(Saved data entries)
`src/hdl/cid_pkg.sv`:
```
// Shared constants and types of the current imbalance detector.
package cid_pkg;

   localparam int DATA_W    = 32;
   localparam int RATE_W    = 7;
   localparam int COUNT_W   = 8;
   localparam int CSR_IDX_W = 3;
   localparam int STEP_W    = $clog2(DATA_W);

   // input size limits that pick the multiply/divide order
   localparam logic [DATA_W-1:0] RISK10_LIMIT  = 32'h028F_5C28;
   localparam logic [DATA_W-1:0] RISK100_LIMIT = 32'h1999_9999;

   localparam logic [RATE_W-1:0]  FULL_RATE = 7'd100;
   localparam logic [COUNT_W-1:0] COUNT_MAX = 8'hFF;

   // register indexes
   localparam logic [CSR_IDX_W-1:0] CSR_IMBALANCE_PERCENT = 3'd0;
   localparam logic [CSR_IDX_W-1:0] CSR_START_LEVEL_A     = 3'd1;
   localparam logic [CSR_IDX_W-1:0] CSR_START_LEVEL_B     = 3'd2;
   localparam logic [CSR_IDX_W-1:0] CSR_COUNT_GATE        = 3'd3;
   localparam logic [CSR_IDX_W-1:0] CSR_DENOMINATOR_MODE  = 3'd4;

   // register reset values
   localparam logic [RATE_W-1:0]  RST_IMBALANCE_PERCENT = 7'd10;
   localparam logic [COUNT_W-1:0] RST_COUNT_GATE        = 8'd3;

   // denominator modes; any other code picks channel B
   localparam logic [1:0] DEN_ACTIVE = 2'd0;
   localparam logic [1:0] DEN_CHAN_A = 2'd1;

   // scaling order of the percent computation
   localparam logic [1:0] SCALE_X100 = 2'd0;   // diff*100/den
   localparam logic [1:0] SCALE_X10  = 2'd1;   // (diff*10/den)*10
   localparam logic [1:0] SCALE_X1   = 2'd2;   // (diff/den)*100

   typedef struct packed {
      logic update;   // commit this item's win decision
      logic hit;      // rate reached the threshold
      logic a_wins;   // channel A strictly larger
   } cid_win_cmd_type;

   typedef struct packed {
      logic channel;    // active channel before the update, 0 A, 1 B
      logic switched;   // this decision toggles the active channel
   } cid_win_stat_type;

endpackage

```
`src/hdl/cid_divider.sv`:
```
// Restoring serial divider, one quotient bit per cycle.
module cid_divider
   import cid_pkg::*;
(
   input  logic              clock,
   input  logic              reset,
   input  logic              start,
   input  logic [DATA_W-1:0] dividend,
   input  logic [DATA_W-1:0] divisor,
   output logic [DATA_W-1:0] quotient,
   output logic              done
);

   logic              busy_ff, busy_in;
   logic              done_ff, done_in;
   logic [STEP_W-1:0] step_ff, step_in;
   logic [DATA_W-1:0] rem_ff, rem_in;
   logic [DATA_W-1:0] quo_ff, quo_in;
   logic [DATA_W-1:0] den_ff, den_in;
   logic [DATA_W:0]   shifted;
   logic [DATA_W:0]   trial;
   logic              fits;

   assign shifted = {rem_ff, quo_ff[DATA_W-1]};
   assign trial   = shifted - {1'b0, den_ff};
   assign fits    = (shifted >= {1'b0, den_ff});

   always_comb begin
      busy_in = busy_ff;
      done_in = 1'b0;
      step_in = step_ff;
      rem_in  = rem_ff;
      quo_in  = quo_ff;
      den_in  = den_ff;
      if (start) begin
         busy_in = 1'b1;
         step_in = '0;
         rem_in  = '0;
         quo_in  = dividend;
         den_in  = divisor;
      end else if (busy_ff) begin
         rem_in  = fits ? trial[DATA_W-1:0] : shifted[DATA_W-1:0];
         quo_in  = {quo_ff[DATA_W-2:0], fits};
         step_in = step_ff + 1'b1;
         // last quotient bit
         if (step_ff == STEP_W'(DATA_W - 1)) begin
            busy_in = 1'b0;
            done_in = 1'b1;
         end
      end
   end

   always_ff @(posedge clock) begin
      if (reset) begin
         busy_ff <= 1'b0;
         done_ff <= 1'b0;
         step_ff <= '0;
      end else begin
         busy_ff <= busy_in;
         done_ff <= done_in;
         step_ff <= step_in;
      end
      rem_ff <= rem_in;
      quo_ff <= quo_in;
      den_ff <= den_in;
   end

   assign quotient = quo_ff;
   assign done     = done_ff;

endmodule

```
`src/hdl/cid_win_tracker.sv`:
```
// Active channel and consecutive win counters with switch decision.
module cid_win_tracker
   import cid_pkg::*;
(
   input  logic               clock,
   input  logic               reset,
   input  logic [COUNT_W-1:0] count_gate,
   input  cid_win_cmd_type    cmd,
   output cid_win_stat_type   stat
);

   logic               channel_ff, channel_in;
   logic [COUNT_W-1:0] count_a_ff, count_a_in;
   logic [COUNT_W-1:0] count_b_ff, count_b_in;
   logic [COUNT_W-1:0] bump_a, bump_b;
   logic               a_side, b_side, switched;

   assign bump_a = (count_a_ff == COUNT_MAX) ? COUNT_MAX : count_a_ff + 1'b1;
   assign bump_b = (count_b_ff == COUNT_MAX) ? COUNT_MAX : count_b_ff + 1'b1;

   // a win only counts for the inactive channel; ties go to B
   assign a_side   = cmd.hit &&  cmd.a_wins &&  channel_ff;
   assign b_side   = cmd.hit && !cmd.a_wins && !channel_ff;
   assign switched = (a_side && (bump_a > count_gate)) ||
                     (b_side && (bump_b > count_gate));

   always_comb begin
      channel_in = channel_ff;
      count_a_in = count_a_ff;
      count_b_in = count_b_ff;
      if (cmd.update) begin
         if (switched) begin
            channel_in = ~channel_ff;
            count_a_in = '0;
            count_b_in = '0;
         end else if (a_side) begin
            count_a_in = bump_a;
            count_b_in = '0;
         end else if (b_side) begin
            count_b_in = bump_b;
            count_a_in = '0;
         end
      end
   end

   always_ff @(posedge clock) begin
      if (reset) begin
         channel_ff <= 1'b0;
         count_a_ff <= '0;
         count_b_ff <= '0;
      end else begin
         channel_ff <= channel_in;
         count_a_ff <= count_a_in;
         count_b_ff <= count_b_in;
      end
   end

   assign stat.channel  = channel_ff;
   assign stat.switched = switched;

endmodule

```
`src/hdl/current_imbalance_detector_unit.sv`:
```
// An input transfer starts DIFF, SCALE, DIV (the 32-step serial divider), RATE and DONE.
// One item at a time: req_tready is high only while the sequencer is idle.
// A zero denominator skips the divider: SCALE goes straight to RATE.
// The result register lets the next item in while a result still waits.
// Synchronous active-high reset clears sequencer, channel, counters and valid, and resets CSRs.
module current_imbalance_detector_unit
   import cid_pkg::*;
(
   input  logic                 clock,
   input  logic                 reset,
   input  logic                 req_tvalid,
   output logic                 req_tready,
   input  logic [63:0]          req_tdata,   // current_a[31:0], current_b[63:32]
   input  logic                 req_tuser,   // normal_mode[0]
   output logic                 rsp_tvalid,
   input  logic                 rsp_tready,
   output logic [15:0]          rsp_tdata,   // imbalance_rate[6:0], imbalance_flag[7],
                                             // channel_switched[8], active_channel[9],
                                             // cf_open_request[10], zero[15:11]
   input  logic                 csr_we,
   input  logic [CSR_IDX_W-1:0] csr_index,
   input  logic [DATA_W-1:0]    csr_wdata
);

   localparam logic [2:0] ST_IDLE  = 3'd0;
   localparam logic [2:0] ST_DIFF  = 3'd1;
   localparam logic [2:0] ST_SCALE = 3'd2;
   localparam logic [2:0] ST_DIV   = 3'd3;
   localparam logic [2:0] ST_RATE  = 3'd4;
   localparam logic [2:0] ST_DONE  = 3'd5;

   // configuration
   logic [RATE_W-1:0]  percent_ff;
   logic [DATA_W-1:0]  start_a_ff, start_b_ff;
   logic [COUNT_W-1:0] gate_ff;
   logic [1:0]         den_mode_ff;

   logic [2:0]         state_ff, state_in;
   logic [DATA_W-1:0]  a_ff, a_in, b_ff, b_in;
   logic               normal_ff, normal_in;
   logic [DATA_W-1:0]  diff_ff, diff_in;
   logic [DATA_W-1:0]  den_ff, den_in;
   logic [1:0]         scale_ff, scale_in;
   logic               a_wins_ff, a_wins_in;
   logic               below_ff, below_in;
   logic               den_zero_ff, den_zero_in;
   logic [RATE_W-1:0]  rate_ff, rate_in;
   logic               rsp_tvalid_ff, rsp_tvalid_in;
   logic [15:0]        rsp_tdata_ff, rsp_tdata_in;

   logic               accept;
   logic               div_start, div_done;
   logic [DATA_W-1:0]  numerator, quotient;
   logic [RATE_W-1:0]  times10;
   logic               out_free, hit, flag;
   cid_win_cmd_type    win_cmd;
   cid_win_stat_type   win_stat;

   assign accept   = req_tvalid && req_tready;
   assign out_free = !rsp_tvalid_ff || rsp_tready;

   always_ff @(posedge clock) begin
      if (reset) begin
         percent_ff  <= RST_IMBALANCE_PERCENT;
         start_a_ff  <= '0;
         start_b_ff  <= '0;
         gate_ff     <= RST_COUNT_GATE;
         den_mode_ff <= DEN_ACTIVE;
      end else if (csr_we) begin
         unique case (csr_index)
            CSR_IMBALANCE_PERCENT: percent_ff  <= csr_wdata[RATE_W-1:0];
            CSR_START_LEVEL_A:     start_a_ff  <= csr_wdata;
            CSR_START_LEVEL_B:     start_b_ff  <= csr_wdata;
            CSR_COUNT_GATE:        gate_ff     <= csr_wdata[COUNT_W-1:0];
            CSR_DENOMINATOR_MODE:  den_mode_ff <= csr_wdata[1:0];
            default: ;
         endcase
      end
   end

   // numerator by shift and add; the scaling order keeps it within 32 bits
   always_comb begin
      case (scale_ff)
         SCALE_X100: numerator = {diff_ff[25:0], 6'b0} + {diff_ff[26:0], 5'b0} +
                                 {diff_ff[29:0], 2'b0};
         SCALE_X10:  numerator = {diff_ff[28:0], 3'b0} + {diff_ff[30:0], 1'b0};
         default:    numerator = diff_ff;
      endcase
   end

   assign times10 = {quotient[3:0], 3'b0} + {2'b0, quotient[3:0], 1'b0};
   assign hit     = (rate_ff >= percent_ff);
   assign flag    = hit && !below_ff;

   always_comb begin
      state_in      = state_ff;
      a_in          = a_ff;
      b_in          = b_ff;
      normal_in     = normal_ff;
      diff_in       = diff_ff;
      den_in        = den_ff;
      scale_in      = scale_ff;
      a_wins_in     = a_wins_ff;
      below_in      = below_ff;
      den_zero_in   = den_zero_ff;
      rate_in       = rate_ff;
      rsp_tvalid_in = rsp_tvalid_ff && !rsp_tready;
      rsp_tdata_in  = rsp_tdata_ff;
      div_start     = 1'b0;
      win_cmd       = '{update: 1'b0, hit: hit, a_wins: a_wins_ff};

      unique case (state_ff)
         ST_IDLE: begin
            if (accept) begin
               a_in      = req_tdata[31:0];
               b_in      = req_tdata[63:32];
               normal_in = req_tuser;
               state_in  = ST_DIFF;
            end
         end
         ST_DIFF: begin
            a_wins_in = (a_ff > b_ff);
            diff_in   = (a_ff > b_ff) ? a_ff - b_ff : b_ff - a_ff;
            below_in  = (a_ff < start_a_ff) && (b_ff < start_b_ff);
            if (den_mode_ff == DEN_ACTIVE) begin
               den_in = win_stat.channel ? b_ff : a_ff;
            end else if (den_mode_ff == DEN_CHAN_A) begin
               den_in = a_ff;
            end else begin
               den_in = b_ff;
            end
            if (a_ff >= RISK100_LIMIT || b_ff >= RISK100_LIMIT) begin
               scale_in = SCALE_X1;
            end else if (a_ff >= RISK10_LIMIT || b_ff >= RISK10_LIMIT) begin
               scale_in = SCALE_X10;
            end else begin
               scale_in = SCALE_X100;
            end
            state_in = ST_SCALE;
         end
         ST_SCALE: begin
            den_zero_in = (den_ff == '0);
            // skip the divider on a zero denominator
            if (den_ff == '0) begin
               state_in = ST_RATE;
            end else begin
               div_start = 1'b1;
               state_in  = ST_DIV;
            end
         end
         ST_DIV: begin
            if (div_done) begin
               state_in = ST_RATE;
            end
         end
         ST_RATE: begin
            if (den_zero_ff) begin
               rate_in = FULL_RATE;
            end else begin
               case (scale_ff)
                  SCALE_X100: rate_in = (quotient >= DATA_W'(FULL_RATE)) ? FULL_RATE
                                                                        : quotient[RATE_W-1:0];
                  SCALE_X10:  rate_in = (quotient >= DATA_W'(10)) ? FULL_RATE : times10;
                  default:    rate_in = (quotient != '0) ? FULL_RATE : '0;
               endcase
            end
            state_in = ST_DONE;
         end
         ST_DONE: begin
            // hold until the result register can take the transfer
            if (out_free) begin
               win_cmd.update = 1'b1;
               rsp_tvalid_in  = 1'b1;
               rsp_tdata_in   = {5'b0,
                                 normal_ff && win_stat.switched,
                                 win_stat.channel ^ win_stat.switched,
                                 win_stat.switched,
                                 flag,
                                 rate_ff};
               state_in       = ST_IDLE;
            end
         end
         default: state_in = ST_IDLE;
      endcase
   end

   always_ff @(posedge clock) begin
      if (reset) begin
         state_ff      <= ST_IDLE;
         rsp_tvalid_ff <= 1'b0;
      end else begin
         state_ff      <= state_in;
         rsp_tvalid_ff <= rsp_tvalid_in;
      end
      a_ff        <= a_in;
      b_ff        <= b_in;
      normal_ff   <= normal_in;
      diff_ff     <= diff_in;
      den_ff      <= den_in;
      scale_ff    <= scale_in;
      a_wins_ff   <= a_wins_in;
      below_ff    <= below_in;
      den_zero_ff <= den_zero_in;
      rate_ff     <= rate_in;
      rsp_tdata_ff <= rsp_tdata_in;
   end

   cid_divider u_divider (
      .clock    (clock),
      .reset    (reset),
      .start    (div_start),
      .dividend (numerator),
      .divisor  (den_ff),
      .quotient (quotient),
      .done     (div_done)
   );

   cid_win_tracker u_win_tracker (
      .clock      (clock),
      .reset      (reset),
      .count_gate (gate_ff),
      .cmd        (win_cmd),
      .stat       (win_stat)
   );

   assign req_tready = (state_ff == ST_IDLE);
   assign rsp_tvalid = rsp_tvalid_ff;
   assign rsp_tdata  = rsp_tdata_ff;

endmodule
```
`config.mk`:
```
export PLATFORM = sky130hd
export DESIGN_NAME = current_imbalance_detector_unit
export DESIGN_NICKNAME = d
export VERILOG_FILES = /design/src/hdl/cid_pkg.sv /design/src/hdl/cid_divider.sv /design/src/hdl/cid_win_tracker.sv /design/src/hdl/current_imbalance_detector_unit.sv
export SDC_FILE = /design/constraint.sdc
export NUM_CORES = 1
export LEC_CHECK = 0
export ABC_AREA = 1
export BUFFER_PORTS_ARGS = -buffer_cell sky130_fd_sc_hd__buf_2
export CELL_PAD_IN_SITES_DETAIL_PLACEMENT = 0
export CELL_PAD_IN_SITES_GLOBAL_PLACEMENT = 1
export CORE_UTILIZATION = 40
export DETAILED_ROUTE_END_ITERATION = 6
export PLACE_DENSITY = 0.85
export RECOVER_POWER = 100
export SLEW_MARGIN = 20
export SYNTH_ARGS = -nofsm -noshare
export SYNTH_HDL_FRONTEND = slang
export SYNTH_SLANG_ARGS = --single-unit
export TNS_END_PERCENT = 50
```
`constraint.sdc`:
```
create_clock -name clock -period 5.6 [get_ports clock]
set_input_delay 1.12 -clock clock [delete_from_list [all_inputs] [get_ports clock]]
set_output_delay 1.12 -clock clock [all_outputs]
set_load 0.05 [all_outputs]
```
# Word level (Yosys, flattened, before mapping)
# Index checks and enable logic that the tools add are counted.
[op_classes]
n_addsub = 10
n_reduce_logical = 40
eq_ne = 17
n_mux = 36
order_cmp = 13
bitwise = 3
[ops]
columns = ["op", "count"]
rows = [
  ["two-way mux 32 bit", 7],
  ["adder 32 bit", 3],
  ["subtractor 32 bit", 3],
  ["greater-or-equal comparator 32 x 26 -> 1 bit, second input constant", 2],
  ["greater-or-equal comparator 32 x 29 -> 1 bit, second input constant", 2],
  ["less-than comparator 32 bit", 2],
  ["two-way mux 8 bit", 8],
  ["case mux 32 bit (2 select lines)", 1],
  ["greater-or-equal comparator 33 x 32 -> 1 bit", 1],
  ["greater-or-equal comparator 32 x 4 -> 1 bit, second input constant", 1],
  ["greater-or-equal comparator 32 x 7 -> 1 bit, second input constant", 1],
  ["> comparator 32 bit", 1],
  ["zero test 32 bit", 1],
  ["nonzero test 32 bit", 1],
  ["two-way mux 7 bit", 3],
  ["case mux 3 bit (6 select lines)", 1],
  ["AND reduction 2 bit", 9],
  ["adder 8 x 1 -> 8 bit, second input constant", 2],
  ["equality test 8 bit, second input constant", 2],
  ["> comparator 8 bit", 2],
  ["case mux 7 bit (2 select lines)", 1],
  ["equality test 3 x 2 -> 1 bit, second input constant", 4],
  ["two-way mux 3 bit", 4],
  ["logical AND 1 bit", 11],
  ["21 further kinds", 46],
]
[totals]
word_cells = 146
inputBits = 105
out_inout_bits = 18
register_bits = 357

# Longest topological paths before layout
[logic_depth]
word_depth = 7
ltp_mapped = 20
mapped_depth_nobuf = 19

# Cells and area by module
# Synthesis repeated with hierarchy kept, for this count alone.
[hier_totals]
cells_unflattened = 4314
area_unflattened_um2 = 29042.9
[by_module_without_submodules]
columns = ["module", "cells_per_inst", "n_inst", "area_each_um2", "seq_area_each_um2"]
rows = [
  ["current_imbalance_detector_unit", 3069, 1, 20532.2, 6266.0],
  ["cid_divider", 990, 1, 6874.1, 2702.6],
  ["cid_win_tracker", 255, 1, 1636.6, 340.3],
]

# Worst setup path after synthesis
# OpenSTA, ideal clock, no wires.
[synth_path]
path_kind = "register -> register"
from = "register state_ff[0]"
to = "register a_wins_ff, enable pin"
period_less_slack_ps = 5709
setup_time_ps = 583
t_arrival_ps = 5127
setup_slack_ps = -109
t_required_ps = 5017
path_buffers = 0
path_stages_with_launch = 3
path_cell_list = "dfxtp_1 -> inv_1 -> nor3_1"
[synth_via]
elab_chain_len = 1
[synth_rtl]
columns = ["item", "line", "rtl"]
rows = [
  ["start, declared", "current_imbalance_detector_unit.sv:38", "logic [2:0] state_ff, state_in;"],
  ["start signal, assigned", "current_imbalance_detector_unit.sv:192", "state_ff <= state_in;"],
  ["equality test 3 x 1 -> 1 bit", "current_imbalance_detector_unit.sv:112", "unique case (state_ff)"],
  ["end signal, assigned", "current_imbalance_detector_unit.sv:201", "a_wins_ff <= a_wins_in;"],
  ["end, declared", "current_imbalance_detector_unit.sv:44", "logic a_wins_ff, a_wins_in;"],
]
# No other way between the ends.
# A chain may end at the register's enable or synchronous reset.

# Worst setup path in the final report
[layout_path]
from = "register state_ff[1]"
to = "register u_divider.quo_ff[3] (netlist: u_divider.quotient[3]), enable pin"
[layout_via]
elab_chain_len = 3
[layout_rtl]
columns = ["item", "line", "rtl"]
rows = [
  ["equality test 3 x 2 -> 1 bit", "current_imbalance_detector_unit.sv:112", ""],
  ["two-way mux 1 bit", "current_imbalance_detector_unit.sv:112", ""],
  ["nonzero test 2 bit (no line)", "n/a", ""],
  ["end signal, assigned", "cid_divider.sv:64", "quo_ff <= quo_in;"],
  ["end, declared", "cid_divider.sv:18", "logic [DATA_W-1:0] quo_ff, quo_in;"],
]
# No other way between the ends.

→ Task item
Find all lines in the records that hold the word "unique". Copy them.

→ Completed task
         unique case (csr_index)
      unique case (state_ff)
  ["equality test 3 x 1 -> 1 bit", "current_imbalance_detector_unit.sv:112", "unique case (state_ff)"],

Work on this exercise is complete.